Look through the data below and report how many lines include "accept". Only the number should be given.

(Dataset extract Opens)

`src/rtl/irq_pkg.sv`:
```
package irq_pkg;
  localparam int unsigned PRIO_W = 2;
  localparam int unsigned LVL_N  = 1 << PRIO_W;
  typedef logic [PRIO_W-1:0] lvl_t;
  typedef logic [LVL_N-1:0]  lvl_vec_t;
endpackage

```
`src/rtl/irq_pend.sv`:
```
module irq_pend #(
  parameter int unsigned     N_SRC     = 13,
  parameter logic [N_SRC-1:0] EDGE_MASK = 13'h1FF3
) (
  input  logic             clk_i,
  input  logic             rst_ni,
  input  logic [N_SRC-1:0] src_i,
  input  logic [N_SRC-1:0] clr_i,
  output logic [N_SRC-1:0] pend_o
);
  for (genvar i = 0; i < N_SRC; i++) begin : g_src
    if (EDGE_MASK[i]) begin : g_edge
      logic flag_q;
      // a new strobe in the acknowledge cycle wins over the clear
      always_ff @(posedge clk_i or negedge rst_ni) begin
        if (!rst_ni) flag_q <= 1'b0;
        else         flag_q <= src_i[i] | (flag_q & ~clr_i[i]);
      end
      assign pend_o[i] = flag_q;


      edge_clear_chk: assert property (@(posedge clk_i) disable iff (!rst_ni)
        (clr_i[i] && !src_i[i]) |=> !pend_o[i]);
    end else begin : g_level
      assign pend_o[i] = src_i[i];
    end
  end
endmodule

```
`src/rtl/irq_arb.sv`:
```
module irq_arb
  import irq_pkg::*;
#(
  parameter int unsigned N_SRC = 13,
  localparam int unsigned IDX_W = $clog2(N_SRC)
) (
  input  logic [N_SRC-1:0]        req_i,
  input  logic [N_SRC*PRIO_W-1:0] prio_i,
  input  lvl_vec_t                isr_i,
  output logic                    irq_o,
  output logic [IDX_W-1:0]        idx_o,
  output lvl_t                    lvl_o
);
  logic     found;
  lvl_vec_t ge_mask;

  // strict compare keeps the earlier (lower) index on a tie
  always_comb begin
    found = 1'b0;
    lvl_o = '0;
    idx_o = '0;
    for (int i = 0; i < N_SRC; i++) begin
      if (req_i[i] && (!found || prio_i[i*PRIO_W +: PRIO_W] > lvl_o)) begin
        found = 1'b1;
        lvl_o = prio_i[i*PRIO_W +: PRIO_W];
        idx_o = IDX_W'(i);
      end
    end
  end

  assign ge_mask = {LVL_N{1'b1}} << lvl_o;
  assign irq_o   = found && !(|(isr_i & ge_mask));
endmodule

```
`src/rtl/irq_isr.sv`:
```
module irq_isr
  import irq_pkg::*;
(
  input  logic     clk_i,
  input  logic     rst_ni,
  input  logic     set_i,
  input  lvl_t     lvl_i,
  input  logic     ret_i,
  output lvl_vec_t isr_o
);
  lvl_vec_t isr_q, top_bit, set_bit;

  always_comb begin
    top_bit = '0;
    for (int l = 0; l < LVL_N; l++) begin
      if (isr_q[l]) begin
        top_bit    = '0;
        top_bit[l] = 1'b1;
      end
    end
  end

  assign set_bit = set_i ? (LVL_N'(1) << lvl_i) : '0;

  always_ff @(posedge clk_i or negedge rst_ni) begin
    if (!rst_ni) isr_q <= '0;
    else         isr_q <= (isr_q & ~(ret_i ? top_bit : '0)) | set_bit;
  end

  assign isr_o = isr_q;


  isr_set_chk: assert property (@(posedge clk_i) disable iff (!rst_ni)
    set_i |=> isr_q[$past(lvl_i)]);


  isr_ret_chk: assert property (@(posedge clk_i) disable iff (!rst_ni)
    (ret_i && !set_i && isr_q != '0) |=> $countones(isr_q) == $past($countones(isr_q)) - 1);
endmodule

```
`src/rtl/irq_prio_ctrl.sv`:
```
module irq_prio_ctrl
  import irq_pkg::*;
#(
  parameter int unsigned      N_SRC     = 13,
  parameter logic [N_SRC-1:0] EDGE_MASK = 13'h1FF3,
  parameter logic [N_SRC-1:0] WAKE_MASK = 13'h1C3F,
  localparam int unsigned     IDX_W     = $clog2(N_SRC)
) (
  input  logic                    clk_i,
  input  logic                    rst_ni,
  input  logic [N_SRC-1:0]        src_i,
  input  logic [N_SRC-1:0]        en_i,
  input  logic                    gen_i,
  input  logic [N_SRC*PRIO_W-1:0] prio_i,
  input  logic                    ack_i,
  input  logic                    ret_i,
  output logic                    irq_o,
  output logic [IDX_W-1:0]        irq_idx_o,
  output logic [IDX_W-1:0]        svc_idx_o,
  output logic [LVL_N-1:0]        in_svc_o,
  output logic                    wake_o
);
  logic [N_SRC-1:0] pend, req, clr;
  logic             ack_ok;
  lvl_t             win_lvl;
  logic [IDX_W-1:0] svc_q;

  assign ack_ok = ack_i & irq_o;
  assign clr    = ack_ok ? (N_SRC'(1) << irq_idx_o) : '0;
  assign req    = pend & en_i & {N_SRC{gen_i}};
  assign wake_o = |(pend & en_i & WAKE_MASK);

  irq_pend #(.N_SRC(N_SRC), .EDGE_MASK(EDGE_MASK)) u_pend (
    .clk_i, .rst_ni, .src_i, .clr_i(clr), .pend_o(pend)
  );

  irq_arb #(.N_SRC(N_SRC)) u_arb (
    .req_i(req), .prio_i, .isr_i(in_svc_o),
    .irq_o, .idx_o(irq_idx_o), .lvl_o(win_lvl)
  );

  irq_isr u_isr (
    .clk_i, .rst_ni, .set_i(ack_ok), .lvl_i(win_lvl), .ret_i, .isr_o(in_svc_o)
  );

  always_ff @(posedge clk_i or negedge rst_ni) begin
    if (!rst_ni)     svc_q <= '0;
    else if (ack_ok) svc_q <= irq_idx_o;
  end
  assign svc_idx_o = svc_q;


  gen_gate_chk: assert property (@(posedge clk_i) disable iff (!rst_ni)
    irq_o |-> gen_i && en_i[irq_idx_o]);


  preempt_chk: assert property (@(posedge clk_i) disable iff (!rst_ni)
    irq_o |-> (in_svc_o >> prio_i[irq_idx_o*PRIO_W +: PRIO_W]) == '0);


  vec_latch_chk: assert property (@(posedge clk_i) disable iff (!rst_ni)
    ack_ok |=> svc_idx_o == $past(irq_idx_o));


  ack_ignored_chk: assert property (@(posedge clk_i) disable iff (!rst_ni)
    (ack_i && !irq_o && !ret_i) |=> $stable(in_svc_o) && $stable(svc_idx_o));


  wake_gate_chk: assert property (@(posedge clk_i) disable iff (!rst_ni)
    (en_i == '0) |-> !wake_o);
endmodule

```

(Dataset extract Closes)
(Dataset extract Opens)

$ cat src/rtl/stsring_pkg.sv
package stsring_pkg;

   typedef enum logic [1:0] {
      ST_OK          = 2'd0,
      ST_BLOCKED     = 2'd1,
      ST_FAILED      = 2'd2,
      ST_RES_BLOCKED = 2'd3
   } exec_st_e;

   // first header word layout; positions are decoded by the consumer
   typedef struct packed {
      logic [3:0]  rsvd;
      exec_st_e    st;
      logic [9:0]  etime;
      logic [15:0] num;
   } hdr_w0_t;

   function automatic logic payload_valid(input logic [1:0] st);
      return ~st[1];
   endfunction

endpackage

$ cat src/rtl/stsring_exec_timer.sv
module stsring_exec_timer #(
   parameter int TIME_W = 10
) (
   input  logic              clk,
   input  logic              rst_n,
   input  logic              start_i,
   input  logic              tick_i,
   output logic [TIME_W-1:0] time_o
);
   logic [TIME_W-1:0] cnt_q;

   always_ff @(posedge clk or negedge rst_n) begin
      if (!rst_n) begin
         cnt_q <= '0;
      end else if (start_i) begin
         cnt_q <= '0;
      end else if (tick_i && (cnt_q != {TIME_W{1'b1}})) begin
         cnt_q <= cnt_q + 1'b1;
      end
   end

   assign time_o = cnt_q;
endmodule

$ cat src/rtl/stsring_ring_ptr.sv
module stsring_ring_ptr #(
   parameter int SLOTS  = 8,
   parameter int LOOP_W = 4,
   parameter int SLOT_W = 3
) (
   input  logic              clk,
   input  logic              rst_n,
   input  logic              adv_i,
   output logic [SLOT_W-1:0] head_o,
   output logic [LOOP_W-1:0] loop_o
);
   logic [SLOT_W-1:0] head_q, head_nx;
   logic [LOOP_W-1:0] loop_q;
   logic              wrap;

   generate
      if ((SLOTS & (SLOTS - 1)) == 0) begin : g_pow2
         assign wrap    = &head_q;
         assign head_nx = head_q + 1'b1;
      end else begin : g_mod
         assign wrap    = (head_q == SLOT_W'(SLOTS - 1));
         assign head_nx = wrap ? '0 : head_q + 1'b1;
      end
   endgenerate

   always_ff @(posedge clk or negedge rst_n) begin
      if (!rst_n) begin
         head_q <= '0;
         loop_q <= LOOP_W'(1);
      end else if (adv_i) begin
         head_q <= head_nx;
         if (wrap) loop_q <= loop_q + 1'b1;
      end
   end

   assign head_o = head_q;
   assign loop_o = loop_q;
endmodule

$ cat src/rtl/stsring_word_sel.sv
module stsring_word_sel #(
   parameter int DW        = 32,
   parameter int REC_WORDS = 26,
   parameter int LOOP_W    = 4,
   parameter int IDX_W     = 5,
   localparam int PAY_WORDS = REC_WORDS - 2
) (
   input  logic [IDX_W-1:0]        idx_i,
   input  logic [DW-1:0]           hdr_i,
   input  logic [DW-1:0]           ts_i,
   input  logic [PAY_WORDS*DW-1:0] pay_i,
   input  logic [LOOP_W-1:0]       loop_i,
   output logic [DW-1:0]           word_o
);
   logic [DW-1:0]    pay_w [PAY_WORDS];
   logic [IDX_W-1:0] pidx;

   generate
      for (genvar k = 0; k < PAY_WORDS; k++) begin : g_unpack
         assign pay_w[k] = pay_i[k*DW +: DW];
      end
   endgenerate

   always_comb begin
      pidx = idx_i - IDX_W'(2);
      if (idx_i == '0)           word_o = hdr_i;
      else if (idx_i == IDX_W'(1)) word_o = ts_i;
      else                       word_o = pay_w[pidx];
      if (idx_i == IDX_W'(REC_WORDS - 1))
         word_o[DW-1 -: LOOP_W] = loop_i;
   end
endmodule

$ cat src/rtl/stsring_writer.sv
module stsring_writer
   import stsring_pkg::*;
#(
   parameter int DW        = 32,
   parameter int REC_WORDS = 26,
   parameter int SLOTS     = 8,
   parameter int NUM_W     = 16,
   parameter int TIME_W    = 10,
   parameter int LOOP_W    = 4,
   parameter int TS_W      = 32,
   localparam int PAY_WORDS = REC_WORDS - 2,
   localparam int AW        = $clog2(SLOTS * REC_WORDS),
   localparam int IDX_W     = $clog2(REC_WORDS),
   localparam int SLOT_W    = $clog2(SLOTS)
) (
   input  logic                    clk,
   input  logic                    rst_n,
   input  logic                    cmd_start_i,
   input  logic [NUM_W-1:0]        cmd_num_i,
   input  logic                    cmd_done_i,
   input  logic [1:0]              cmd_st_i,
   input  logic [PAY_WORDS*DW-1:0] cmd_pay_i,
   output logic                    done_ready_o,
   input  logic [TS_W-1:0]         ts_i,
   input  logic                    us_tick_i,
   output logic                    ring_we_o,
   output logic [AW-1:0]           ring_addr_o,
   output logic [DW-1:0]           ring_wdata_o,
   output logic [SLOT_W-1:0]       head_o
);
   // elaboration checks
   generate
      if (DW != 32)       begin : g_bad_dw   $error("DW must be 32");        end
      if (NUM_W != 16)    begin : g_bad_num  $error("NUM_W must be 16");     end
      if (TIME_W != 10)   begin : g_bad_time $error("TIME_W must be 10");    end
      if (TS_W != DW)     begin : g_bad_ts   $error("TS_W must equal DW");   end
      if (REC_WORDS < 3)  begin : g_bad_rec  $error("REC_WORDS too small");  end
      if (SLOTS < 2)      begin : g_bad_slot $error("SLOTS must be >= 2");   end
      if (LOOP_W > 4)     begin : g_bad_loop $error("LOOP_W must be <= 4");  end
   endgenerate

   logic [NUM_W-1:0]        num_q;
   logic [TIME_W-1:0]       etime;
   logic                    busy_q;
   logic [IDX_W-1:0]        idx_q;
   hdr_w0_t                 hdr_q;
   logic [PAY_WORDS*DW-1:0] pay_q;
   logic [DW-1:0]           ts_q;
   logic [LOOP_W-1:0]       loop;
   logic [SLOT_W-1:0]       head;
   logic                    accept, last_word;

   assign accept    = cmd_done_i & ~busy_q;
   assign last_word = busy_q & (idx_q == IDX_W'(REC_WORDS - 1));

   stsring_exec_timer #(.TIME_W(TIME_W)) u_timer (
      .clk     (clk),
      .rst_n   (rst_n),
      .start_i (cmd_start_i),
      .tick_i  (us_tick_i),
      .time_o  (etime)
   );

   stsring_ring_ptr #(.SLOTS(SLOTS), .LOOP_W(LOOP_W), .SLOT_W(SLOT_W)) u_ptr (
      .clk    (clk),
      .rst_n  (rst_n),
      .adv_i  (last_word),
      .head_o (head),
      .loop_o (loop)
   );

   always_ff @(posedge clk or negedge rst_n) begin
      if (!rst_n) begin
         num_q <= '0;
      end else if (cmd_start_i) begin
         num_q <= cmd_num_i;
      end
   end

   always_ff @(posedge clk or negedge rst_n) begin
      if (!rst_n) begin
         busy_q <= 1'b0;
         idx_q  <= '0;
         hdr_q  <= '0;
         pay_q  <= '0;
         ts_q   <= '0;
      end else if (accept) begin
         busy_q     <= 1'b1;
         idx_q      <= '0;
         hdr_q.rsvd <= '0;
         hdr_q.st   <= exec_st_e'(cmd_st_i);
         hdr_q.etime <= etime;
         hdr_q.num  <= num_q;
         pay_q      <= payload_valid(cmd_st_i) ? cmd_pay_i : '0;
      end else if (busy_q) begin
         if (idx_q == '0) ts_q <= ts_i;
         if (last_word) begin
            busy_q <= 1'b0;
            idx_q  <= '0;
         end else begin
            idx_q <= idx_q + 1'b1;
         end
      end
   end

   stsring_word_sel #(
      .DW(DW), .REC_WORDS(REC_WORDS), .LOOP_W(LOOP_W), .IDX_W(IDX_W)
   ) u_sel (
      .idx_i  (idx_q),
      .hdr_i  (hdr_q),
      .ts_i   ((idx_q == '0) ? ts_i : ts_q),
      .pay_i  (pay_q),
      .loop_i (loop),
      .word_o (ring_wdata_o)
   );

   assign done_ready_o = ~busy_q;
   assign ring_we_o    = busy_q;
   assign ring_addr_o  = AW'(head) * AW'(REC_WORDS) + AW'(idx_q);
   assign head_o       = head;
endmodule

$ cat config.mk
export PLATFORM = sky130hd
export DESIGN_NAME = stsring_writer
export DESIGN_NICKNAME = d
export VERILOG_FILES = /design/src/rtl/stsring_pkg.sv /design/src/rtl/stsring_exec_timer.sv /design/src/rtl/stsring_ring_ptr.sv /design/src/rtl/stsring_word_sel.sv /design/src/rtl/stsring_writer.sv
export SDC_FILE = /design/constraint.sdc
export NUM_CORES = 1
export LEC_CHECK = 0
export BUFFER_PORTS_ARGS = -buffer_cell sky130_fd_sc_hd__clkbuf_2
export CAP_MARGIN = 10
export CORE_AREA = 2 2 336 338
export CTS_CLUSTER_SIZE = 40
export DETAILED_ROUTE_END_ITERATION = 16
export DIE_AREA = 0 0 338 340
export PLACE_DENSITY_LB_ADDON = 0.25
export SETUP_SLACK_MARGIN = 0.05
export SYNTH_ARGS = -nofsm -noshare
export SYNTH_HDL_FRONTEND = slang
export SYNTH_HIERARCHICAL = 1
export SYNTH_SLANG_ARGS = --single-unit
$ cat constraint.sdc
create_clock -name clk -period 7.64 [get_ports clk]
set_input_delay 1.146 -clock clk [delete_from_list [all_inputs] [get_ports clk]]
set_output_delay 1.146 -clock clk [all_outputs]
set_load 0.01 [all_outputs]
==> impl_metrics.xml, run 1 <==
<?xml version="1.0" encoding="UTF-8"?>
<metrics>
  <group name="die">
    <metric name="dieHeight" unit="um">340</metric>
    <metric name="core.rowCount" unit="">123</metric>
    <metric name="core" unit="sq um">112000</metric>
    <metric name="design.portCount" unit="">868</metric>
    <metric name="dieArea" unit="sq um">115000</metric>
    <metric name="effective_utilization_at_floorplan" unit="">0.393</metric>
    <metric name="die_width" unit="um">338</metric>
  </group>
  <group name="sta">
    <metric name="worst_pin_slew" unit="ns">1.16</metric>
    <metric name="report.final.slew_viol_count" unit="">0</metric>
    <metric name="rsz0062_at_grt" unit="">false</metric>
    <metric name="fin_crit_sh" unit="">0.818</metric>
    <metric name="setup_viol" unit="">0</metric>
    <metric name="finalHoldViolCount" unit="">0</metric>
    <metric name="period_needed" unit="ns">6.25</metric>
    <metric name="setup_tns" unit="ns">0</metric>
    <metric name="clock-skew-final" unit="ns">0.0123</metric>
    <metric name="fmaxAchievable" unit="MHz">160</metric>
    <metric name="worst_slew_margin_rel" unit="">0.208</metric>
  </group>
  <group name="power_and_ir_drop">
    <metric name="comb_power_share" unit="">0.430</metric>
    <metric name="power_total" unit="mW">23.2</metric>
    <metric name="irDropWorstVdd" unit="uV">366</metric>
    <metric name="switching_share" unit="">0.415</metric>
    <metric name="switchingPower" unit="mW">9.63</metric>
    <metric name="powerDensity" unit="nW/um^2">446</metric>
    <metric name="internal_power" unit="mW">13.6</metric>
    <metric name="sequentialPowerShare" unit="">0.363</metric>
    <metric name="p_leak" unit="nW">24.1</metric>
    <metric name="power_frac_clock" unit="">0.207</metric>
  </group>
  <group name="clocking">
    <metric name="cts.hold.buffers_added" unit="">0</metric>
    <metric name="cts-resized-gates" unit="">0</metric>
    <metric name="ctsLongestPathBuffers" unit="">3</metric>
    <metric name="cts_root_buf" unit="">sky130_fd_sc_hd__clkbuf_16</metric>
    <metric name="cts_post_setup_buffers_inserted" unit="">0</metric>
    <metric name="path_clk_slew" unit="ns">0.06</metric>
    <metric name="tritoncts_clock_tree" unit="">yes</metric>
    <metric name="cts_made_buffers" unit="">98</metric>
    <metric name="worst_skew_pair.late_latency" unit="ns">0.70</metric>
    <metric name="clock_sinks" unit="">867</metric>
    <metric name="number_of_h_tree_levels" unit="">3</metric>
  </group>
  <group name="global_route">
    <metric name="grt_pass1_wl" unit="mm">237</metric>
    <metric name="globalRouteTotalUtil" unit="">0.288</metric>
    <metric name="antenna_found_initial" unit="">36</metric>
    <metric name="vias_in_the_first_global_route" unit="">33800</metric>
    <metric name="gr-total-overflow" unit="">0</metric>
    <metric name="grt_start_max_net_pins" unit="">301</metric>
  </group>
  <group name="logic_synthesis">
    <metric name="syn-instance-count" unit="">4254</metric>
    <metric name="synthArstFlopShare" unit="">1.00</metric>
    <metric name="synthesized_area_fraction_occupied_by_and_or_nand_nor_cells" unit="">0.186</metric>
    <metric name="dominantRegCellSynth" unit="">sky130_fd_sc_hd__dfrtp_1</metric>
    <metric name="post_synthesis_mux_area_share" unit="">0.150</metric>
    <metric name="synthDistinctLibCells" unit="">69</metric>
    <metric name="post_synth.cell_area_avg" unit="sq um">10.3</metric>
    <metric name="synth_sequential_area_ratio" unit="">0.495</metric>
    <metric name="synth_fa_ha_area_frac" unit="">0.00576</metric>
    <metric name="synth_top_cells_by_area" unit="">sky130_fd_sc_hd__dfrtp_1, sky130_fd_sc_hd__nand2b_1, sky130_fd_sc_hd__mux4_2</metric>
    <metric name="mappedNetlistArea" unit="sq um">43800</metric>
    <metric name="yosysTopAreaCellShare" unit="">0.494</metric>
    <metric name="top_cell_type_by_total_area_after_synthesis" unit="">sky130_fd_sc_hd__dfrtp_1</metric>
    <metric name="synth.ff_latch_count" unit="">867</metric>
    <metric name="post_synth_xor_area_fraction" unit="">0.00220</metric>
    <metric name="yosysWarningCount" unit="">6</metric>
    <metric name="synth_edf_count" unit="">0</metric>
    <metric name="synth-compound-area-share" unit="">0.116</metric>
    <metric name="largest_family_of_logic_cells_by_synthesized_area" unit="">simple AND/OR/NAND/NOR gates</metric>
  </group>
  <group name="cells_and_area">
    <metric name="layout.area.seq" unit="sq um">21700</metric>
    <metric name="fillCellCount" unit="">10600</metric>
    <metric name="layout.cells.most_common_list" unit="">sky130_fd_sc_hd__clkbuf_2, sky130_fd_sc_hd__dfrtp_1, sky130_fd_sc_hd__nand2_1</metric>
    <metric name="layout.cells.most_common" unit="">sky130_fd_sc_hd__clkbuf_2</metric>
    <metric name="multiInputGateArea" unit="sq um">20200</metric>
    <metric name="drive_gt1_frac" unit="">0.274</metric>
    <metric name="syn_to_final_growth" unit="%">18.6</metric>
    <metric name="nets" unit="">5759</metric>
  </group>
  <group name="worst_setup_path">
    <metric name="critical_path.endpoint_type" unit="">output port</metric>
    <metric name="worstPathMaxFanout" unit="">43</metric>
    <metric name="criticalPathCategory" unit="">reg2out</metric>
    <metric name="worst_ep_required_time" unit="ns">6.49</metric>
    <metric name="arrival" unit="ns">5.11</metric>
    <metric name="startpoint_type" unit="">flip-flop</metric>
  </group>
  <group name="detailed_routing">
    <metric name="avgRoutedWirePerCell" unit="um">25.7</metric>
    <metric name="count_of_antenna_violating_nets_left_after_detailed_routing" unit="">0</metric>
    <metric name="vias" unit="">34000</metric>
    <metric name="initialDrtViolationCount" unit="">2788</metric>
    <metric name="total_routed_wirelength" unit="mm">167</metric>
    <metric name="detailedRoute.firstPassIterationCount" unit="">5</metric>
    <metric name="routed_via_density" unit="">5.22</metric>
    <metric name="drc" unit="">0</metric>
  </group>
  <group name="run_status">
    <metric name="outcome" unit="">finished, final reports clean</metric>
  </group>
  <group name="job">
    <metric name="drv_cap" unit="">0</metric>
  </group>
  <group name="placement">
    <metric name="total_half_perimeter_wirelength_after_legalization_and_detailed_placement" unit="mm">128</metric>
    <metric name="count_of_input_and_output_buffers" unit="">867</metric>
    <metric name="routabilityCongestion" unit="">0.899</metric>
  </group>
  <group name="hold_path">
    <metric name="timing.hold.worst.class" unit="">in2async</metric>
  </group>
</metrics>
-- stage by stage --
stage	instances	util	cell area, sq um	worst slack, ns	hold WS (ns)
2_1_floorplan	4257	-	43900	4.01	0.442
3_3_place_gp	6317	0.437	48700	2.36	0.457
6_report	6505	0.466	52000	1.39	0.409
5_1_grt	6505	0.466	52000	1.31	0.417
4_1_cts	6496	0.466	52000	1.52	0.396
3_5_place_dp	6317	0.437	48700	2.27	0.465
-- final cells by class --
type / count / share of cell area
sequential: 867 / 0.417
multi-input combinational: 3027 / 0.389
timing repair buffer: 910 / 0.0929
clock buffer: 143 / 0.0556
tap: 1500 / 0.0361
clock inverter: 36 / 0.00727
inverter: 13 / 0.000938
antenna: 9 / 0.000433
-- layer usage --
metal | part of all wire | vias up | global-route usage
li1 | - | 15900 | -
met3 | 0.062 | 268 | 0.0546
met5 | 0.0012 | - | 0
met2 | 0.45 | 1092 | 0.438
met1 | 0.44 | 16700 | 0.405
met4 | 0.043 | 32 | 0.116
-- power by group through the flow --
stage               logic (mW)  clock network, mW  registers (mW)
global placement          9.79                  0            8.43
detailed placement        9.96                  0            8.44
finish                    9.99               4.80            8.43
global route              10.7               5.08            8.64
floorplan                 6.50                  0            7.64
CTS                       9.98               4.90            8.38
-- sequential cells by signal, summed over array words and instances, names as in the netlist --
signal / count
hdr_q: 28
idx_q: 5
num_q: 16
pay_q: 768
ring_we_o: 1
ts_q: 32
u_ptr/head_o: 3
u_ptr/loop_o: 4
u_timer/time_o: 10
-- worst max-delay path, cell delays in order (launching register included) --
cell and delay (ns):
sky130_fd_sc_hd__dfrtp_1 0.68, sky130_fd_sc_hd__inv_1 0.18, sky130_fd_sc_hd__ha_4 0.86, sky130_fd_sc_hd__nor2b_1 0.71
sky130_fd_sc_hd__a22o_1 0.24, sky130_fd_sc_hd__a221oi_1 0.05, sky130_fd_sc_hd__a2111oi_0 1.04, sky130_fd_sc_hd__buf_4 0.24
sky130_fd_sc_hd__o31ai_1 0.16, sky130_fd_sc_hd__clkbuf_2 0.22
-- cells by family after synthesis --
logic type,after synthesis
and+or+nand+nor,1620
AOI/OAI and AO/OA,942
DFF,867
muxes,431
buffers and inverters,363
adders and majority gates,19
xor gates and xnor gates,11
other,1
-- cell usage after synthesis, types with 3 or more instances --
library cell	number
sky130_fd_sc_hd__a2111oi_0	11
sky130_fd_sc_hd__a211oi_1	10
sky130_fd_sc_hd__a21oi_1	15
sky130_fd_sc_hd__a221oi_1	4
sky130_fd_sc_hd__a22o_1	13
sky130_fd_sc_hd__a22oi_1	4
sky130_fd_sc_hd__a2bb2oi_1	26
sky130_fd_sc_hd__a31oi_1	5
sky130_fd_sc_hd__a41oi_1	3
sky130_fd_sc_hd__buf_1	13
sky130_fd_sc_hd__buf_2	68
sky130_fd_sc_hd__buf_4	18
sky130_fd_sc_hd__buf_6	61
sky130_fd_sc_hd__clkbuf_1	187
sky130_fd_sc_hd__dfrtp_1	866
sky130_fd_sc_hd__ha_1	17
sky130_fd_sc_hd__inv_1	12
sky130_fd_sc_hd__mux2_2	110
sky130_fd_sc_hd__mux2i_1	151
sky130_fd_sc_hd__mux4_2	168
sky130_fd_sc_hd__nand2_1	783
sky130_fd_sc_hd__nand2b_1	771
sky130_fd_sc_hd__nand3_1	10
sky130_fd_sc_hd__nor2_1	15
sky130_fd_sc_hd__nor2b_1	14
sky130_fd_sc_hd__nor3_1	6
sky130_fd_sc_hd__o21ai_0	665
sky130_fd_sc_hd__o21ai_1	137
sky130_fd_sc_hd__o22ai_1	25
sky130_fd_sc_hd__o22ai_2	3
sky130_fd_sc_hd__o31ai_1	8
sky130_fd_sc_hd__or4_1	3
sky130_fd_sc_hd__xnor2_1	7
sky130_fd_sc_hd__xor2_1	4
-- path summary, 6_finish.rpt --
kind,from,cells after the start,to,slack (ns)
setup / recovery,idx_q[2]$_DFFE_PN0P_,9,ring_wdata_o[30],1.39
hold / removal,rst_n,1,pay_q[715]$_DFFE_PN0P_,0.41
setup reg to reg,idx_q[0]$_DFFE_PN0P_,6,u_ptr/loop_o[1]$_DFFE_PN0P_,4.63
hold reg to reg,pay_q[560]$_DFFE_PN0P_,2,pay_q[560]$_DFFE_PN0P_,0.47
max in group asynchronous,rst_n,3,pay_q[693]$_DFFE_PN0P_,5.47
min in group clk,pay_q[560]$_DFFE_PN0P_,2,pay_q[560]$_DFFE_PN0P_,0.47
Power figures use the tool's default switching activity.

(Dataset extract Closes)

▶ Task result
3